ASSIGNMENT: Your answer must be an exact repetition of every record.

EXTRACTED RECORDS:
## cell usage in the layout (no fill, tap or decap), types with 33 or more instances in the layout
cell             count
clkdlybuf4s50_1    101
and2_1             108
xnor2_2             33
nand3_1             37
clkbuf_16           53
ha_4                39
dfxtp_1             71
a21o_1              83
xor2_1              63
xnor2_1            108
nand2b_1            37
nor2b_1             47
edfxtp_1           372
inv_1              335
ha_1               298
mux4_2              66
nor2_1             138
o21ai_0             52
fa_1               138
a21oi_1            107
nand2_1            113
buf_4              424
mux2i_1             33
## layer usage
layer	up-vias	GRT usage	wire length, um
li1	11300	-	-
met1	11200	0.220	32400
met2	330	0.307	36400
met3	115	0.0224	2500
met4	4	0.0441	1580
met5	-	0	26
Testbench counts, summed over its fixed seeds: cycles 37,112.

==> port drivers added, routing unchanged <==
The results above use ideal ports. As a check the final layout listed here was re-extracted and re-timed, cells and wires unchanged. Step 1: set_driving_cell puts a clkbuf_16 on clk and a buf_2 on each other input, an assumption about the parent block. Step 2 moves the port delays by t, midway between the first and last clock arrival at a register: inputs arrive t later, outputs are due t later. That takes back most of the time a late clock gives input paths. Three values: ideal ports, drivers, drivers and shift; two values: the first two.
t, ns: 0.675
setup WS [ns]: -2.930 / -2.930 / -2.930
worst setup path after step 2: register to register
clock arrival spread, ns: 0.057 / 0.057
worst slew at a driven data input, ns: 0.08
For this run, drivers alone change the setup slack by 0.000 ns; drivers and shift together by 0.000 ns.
From an optimization exercise on the open Yosys and OpenROAD flow, aimed at small area and a short achievable clock period; shortcuts taken in it are not production practice. Function was checked by simulation only, so behaviour that the tests miss may differ from the original. No activity file was given, so power comes from the tool's default toggle rates.

== run 1 ==
Design regfile_sb, start of the top module:
module regfile_sb #(
  parameter int XLEN     = 32,
  parameter int NREGS    = 32,
  parameter int NREAD    = 2,
  parameter int BYPASS   = 1,
  parameter int ZERO_REG = 1,
  localparam int AW      = $clog2(NREGS)
) (
  input  logic                  clk,
  input  logic                  rst_n,
  input  logic                  wr_en,
  input  logic [AW-1:0]         wr_addr,
  input  logic [XLEN-1:0]       wr_data,
  input  logic [NREAD*AW-1:0]   rd_addr,
  output logic [NREAD*XLEN-1:0] rd_data,
  output logic [NREAD-1:0]      rd_busy,
  input  logic                  sb_set,
  input  logic [AW-1:0]         sb_addr,
  input  logic                  flush,
  output logic [NREGS-1:0]      busy_vec,
  output logic [AW:0]           pend_cnt
);
Size: ~160 I/O pins, ~0.043 mm² of cells after synthesis.
==> module regfile_sb, before the edit <==
module regfile_sb #(
  parameter int XLEN     = 32,
  parameter int NREGS    = 32,
  parameter int NREAD    = 2,
  parameter int BYPASS   = 1,
  parameter int ZERO_REG = 1,
  localparam int AW      = $clog2(NREGS)
) (
  input  logic                  clk,
  input  logic                  rst_n,
  input  logic                  wr_en,
  input  logic [AW-1:0]         wr_addr,
  input  logic [XLEN-1:0]       wr_data,
  input  logic [NREAD*AW-1:0]   rd_addr,
  output logic [NREAD*XLEN-1:0] rd_data,
  output logic [NREAD-1:0]      rd_busy,
  input  logic                  sb_set,
  input  logic [AW-1:0]         sb_addr,
  input  logic                  flush,
  output logic [NREGS-1:0]      busy_vec,
  output logic [AW:0]           pend_cnt
);
  logic [XLEN-1:0]  data_q [1:NREGS-1];
  logic [NREGS-1:1] vld_q;
  logic [NREGS-1:1] busy_q;
  logic [AW:0]      cnt_q;
  logic [NREGS-1:1] we;
  logic [NREGS-1:1] set;
  always_comb begin
    for (int r = 1; r < NREGS; r++) begin
      we[r]  = wr_en && (wr_addr == AW'(r));
      set[r] = sb_set && (sb_addr == AW'(r));
    end
  end
  logic inc, dec;
  assign inc = |(set & ~busy_q);
  assign dec = |(we & busy_q & ~set);
  logic [XLEN-1:0]  data_d [1:NREGS-1];
  logic [NREGS-1:1] we_n;
  assign we_n = ~we;
  for (genvar r = 1; r < NREGS; r++) begin : g_wr
    for (genvar b = 0; b < XLEN; b++) begin : g_b
      rf_ao22 u_m (.a1(we[r]), .b1(wr_data[b]), .a2(we_n[r]), .b2(data_q[r][b]), .y(data_d[r][b]));
    end
  end
  always_ff @(posedge clk) begin
    for (int r = 1; r < NREGS; r++) data_q[r] <= data_d[r];
  end
  always_ff @(posedge clk or negedge rst_n) begin
    if (!rst_n) begin
      vld_q  <= '0;
      busy_q <= '0;
      cnt_q  <= '0;
    end else begin
      for (int r = 1; r < NREGS; r++) begin
        if (we[r]) vld_q[r] <= 1'b1;
        if (flush)       busy_q[r] <= 1'b0;
        else if (set[r]) busy_q[r] <= 1'b1;
        else if (we[r])  busy_q[r] <= 1'b0;
      end
      if (flush)            cnt_q <= '0;
      else if (inc && !dec) cnt_q <= cnt_q + 1'b1;
      else if (dec && !inc) cnt_q <= cnt_q - 1'b1;
    end
  end
  assign busy_vec = {busy_q, 1'b0};
  assign pend_cnt = cnt_q;
  for (genvar i = 0; i < NREAD; i++) begin : g_rd
    logic [AW-1:0]    a;
    logic             byp;
    logic [7:0]       pb;                
    logic [NREGS-1:1] sel;
    assign a   = rd_addr[i*AW +: AW];
    assign byp = wr_en && (wr_addr == a) && (a != '0);
    for (genvar k = 0; k < 8; k++) begin : g_pb
      rf_dec3 #(.V(k)) u_pb (.a(a[4:2]), .y(pb[k]));
    end
    for (genvar r = 1; r < NREGS; r++) begin : g_sel
      rf_sel #(.V(r % 4)) u_s (.a(a[1:0]), .p(pb[r / 4]), .v(vld_q[r]), .y(sel[r]));
    end
    assign rd_busy[i] = busy_vec[a] && !byp;
    for (genvar b = 0; b < XLEN; b++) begin : g_bit
      logic [10:0] g;
      logic [2:0]  n;
      for (genvar k = 0; k < 10; k++) begin : g_g
        rf_aoi222 u (.a1(sel[3*k+1]), .b1(data_q[3*k+1][b]),
                     .a2(sel[3*k+2]), .b2(data_q[3*k+2][b]),
                     .a3(sel[3*k+3]), .b3(data_q[3*k+3][b]), .y(g[k]));
      end
      rf_nand2 u_g10 (.a(sel[31]), .b(data_q[31][b]), .y(g[10]));
      rf_nand4 u_n0 (.a(g[0]), .b(g[1]), .c(g[2]),  .d(g[3]), .y(n[0]));
      rf_nand4 u_n1 (.a(g[4]), .b(g[5]), .c(g[6]),  .d(g[7]), .y(n[1]));
      rf_nand3 u_n2 (.a(g[8]), .b(g[9]), .c(g[10]),            .y(n[2]));
      rf_out   u_o  (.n(n), .byp(byp), .wd(wr_data[b]), .y(rd_data[i*XLEN + b]));
    end
  end
endmodule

SOLUTION TO THIS EXERCISE:
## cell usage in the layout (no fill, tap or decap), types with 33 or more instances in the layout
cell             count
clkdlybuf4s50_1    101
and2_1             108
xnor2_2             33
nand3_1             37
clkbuf_16           53
ha_4                39
dfxtp_1             71
a21o_1              83
xor2_1              63
xnor2_1            108
nand2b_1            37
nor2b_1             47
edfxtp_1           372
inv_1              335
ha_1               298
mux4_2              66
nor2_1             138
o21ai_0             52
fa_1               138
a21oi_1            107
nand2_1            113
buf_4              424
mux2i_1             33
## layer usage
layer	up-vias	GRT usage	wire length, um
li1	11300	-	-
met1	11200	0.220	32400
met2	330	0.307	36400
met3	115	0.0224	2500
met4	4	0.0441	1580
met5	-	0	26
Testbench counts, summed over its fixed seeds: cycles 37,112.

==> port drivers added, routing unchanged <==
The results above use ideal ports. As a check the final layout listed here was re-extracted and re-timed, cells and wires unchanged. Step 1: set_driving_cell puts a clkbuf_16 on clk and a buf_2 on each other input, an assumption about the parent block. Step 2 moves the port delays by t, midway between the first and last clock arrival at a register: inputs arrive t later, outputs are due t later. That takes back most of the time a late clock gives input paths. Three values: ideal ports, drivers, drivers and shift; two values: the first two.
t, ns: 0.675
setup WS [ns]: -2.930 / -2.930 / -2.930
worst setup path after step 2: register to register
clock arrival spread, ns: 0.057 / 0.057
worst slew at a driven data input, ns: 0.08
For this run, drivers alone change the setup slack by 0.000 ns; drivers and shift together by 0.000 ns.
From an optimization exercise on the open Yosys and OpenROAD flow, aimed at small area and a short achievable clock period; shortcuts taken in it are not production practice. Function was checked by simulation only, so behaviour that the tests miss may differ from the original. No activity file was given, so power comes from the tool's default toggle rates.

== run 1 ==
Design regfile_sb, start of the top module:
module regfile_sb #(
  parameter int XLEN     = 32,
  parameter int NREGS    = 32,
  parameter int NREAD    = 2,
  parameter int BYPASS   = 1,
  parameter int ZERO_REG = 1,
  localparam int AW      = $clog2(NREGS)
) (
  input  logic                  clk,
  input  logic                  rst_n,
  input  logic                  wr_en,
  input  logic [AW-1:0]         wr_addr,
  input  logic [XLEN-1:0]       wr_data,
  input  logic [NREAD*AW-1:0]   rd_addr,
  output logic [NREAD*XLEN-1:0] rd_data,
  output logic [NREAD-1:0]      rd_busy,
  input  logic                  sb_set,
  input  logic [AW-1:0]         sb_addr,
  input  logic                  flush,
  output logic [NREGS-1:0]      busy_vec,
  output logic [AW:0]           pend_cnt
);
Size: ~160 I/O pins, ~0.043 mm² of cells after synthesis.
==> module regfile_sb, before the edit <==
module regfile_sb #(
  parameter int XLEN     = 32,
  parameter int NREGS    = 32,
  parameter int NREAD    = 2,
  parameter int BYPASS   = 1,
  parameter int ZERO_REG = 1,
  localparam int AW      = $clog2(NREGS)
) (
  input  logic                  clk,
  input  logic                  rst_n,
  input  logic                  wr_en,
  input  logic [AW-1:0]         wr_addr,
  input  logic [XLEN-1:0]       wr_data,
  input  logic [NREAD*AW-1:0]   rd_addr,
  output logic [NREAD*XLEN-1:0] rd_data,
  output logic [NREAD-1:0]      rd_busy,
  input  logic                  sb_set,
  input  logic [AW-1:0]         sb_addr,
  input  logic                  flush,
  output logic [NREGS-1:0]      busy_vec,
  output logic [AW:0]           pend_cnt
);
  logic [XLEN-1:0]  data_q [1:NREGS-1];
  logic [NREGS-1:1] vld_q;
  logic [NREGS-1:1] busy_q;
  logic [AW:0]      cnt_q;
  logic [NREGS-1:1] we;
  logic [NREGS-1:1] set;
  always_comb begin
    for (int r = 1; r < NREGS; r++) begin
      we[r]  = wr_en && (wr_addr == AW'(r));
      set[r] = sb_set && (sb_addr == AW'(r));
    end
  end
  logic inc, dec;
  assign inc = |(set & ~busy_q);
  assign dec = |(we & busy_q & ~set);
  logic [XLEN-1:0]  data_d [1:NREGS-1];
  logic [NREGS-1:1] we_n;
  assign we_n = ~we;
  for (genvar r = 1; r < NREGS; r++) begin : g_wr
    for (genvar b = 0; b < XLEN; b++) begin : g_b
      rf_ao22 u_m (.a1(we[r]), .b1(wr_data[b]), .a2(we_n[r]), .b2(data_q[r][b]), .y(data_d[r][b]));
    end
  end
  always_ff @(posedge clk) begin
    for (int r = 1; r < NREGS; r++) data_q[r] <= data_d[r];
  end
  always_ff @(posedge clk or negedge rst_n) begin
    if (!rst_n) begin
      vld_q  <= '0;
      busy_q <= '0;
      cnt_q  <= '0;
    end else begin
      for (int r = 1; r < NREGS; r++) begin
        if (we[r]) vld_q[r] <= 1'b1;
        if (flush)       busy_q[r] <= 1'b0;
        else if (set[r]) busy_q[r] <= 1'b1;
        else if (we[r])  busy_q[r] <= 1'b0;
      end
      if (flush)            cnt_q <= '0;
      else if (inc && !dec) cnt_q <= cnt_q + 1'b1;
      else if (dec && !inc) cnt_q <= cnt_q - 1'b1;
    end
  end
  assign busy_vec = {busy_q, 1'b0};
  assign pend_cnt = cnt_q;
  for (genvar i = 0; i < NREAD; i++) begin : g_rd
    logic [AW-1:0]    a;
    logic             byp;
    logic [7:0]       pb;                
    logic [NREGS-1:1] sel;
    assign a   = rd_addr[i*AW +: AW];
    assign byp = wr_en && (wr_addr == a) && (a != '0);
    for (genvar k = 0; k < 8; k++) begin : g_pb
      rf_dec3 #(.V(k)) u_pb (.a(a[4:2]), .y(pb[k]));
    end
    for (genvar r = 1; r < NREGS; r++) begin : g_sel
      rf_sel #(.V(r % 4)) u_s (.a(a[1:0]), .p(pb[r / 4]), .v(vld_q[r]), .y(sel[r]));
    end
    assign rd_busy[i] = busy_vec[a] && !byp;
    for (genvar b = 0; b < XLEN; b++) begin : g_bit
      logic [10:0] g;
      logic [2:0]  n;
      for (genvar k = 0; k < 10; k++) begin : g_g
        rf_aoi222 u (.a1(sel[3*k+1]), .b1(data_q[3*k+1][b]),
                     .a2(sel[3*k+2]), .b2(data_q[3*k+2][b]),
                     .a3(sel[3*k+3]), .b3(data_q[3*k+3][b]), .y(g[k]));
      end
      rf_nand2 u_g10 (.a(sel[31]), .b(data_q[31][b]), .y(g[10]));
      rf_nand4 u_n0 (.a(g[0]), .b(g[1]), .c(g[2]),  .d(g[3]), .y(n[0]));
      rf_nand4 u_n1 (.a(g[4]), .b(g[5]), .c(g[6]),  .d(g[7]), .y(n[1]));
      rf_nand3 u_n2 (.a(g[8]), .b(g[9]), .c(g[10]),            .y(n[2]));
      rf_out   u_o  (.n(n), .byp(byp), .wd(wr_data[b]), .y(rd_data[i*XLEN + b]));
    end
  end
endmodule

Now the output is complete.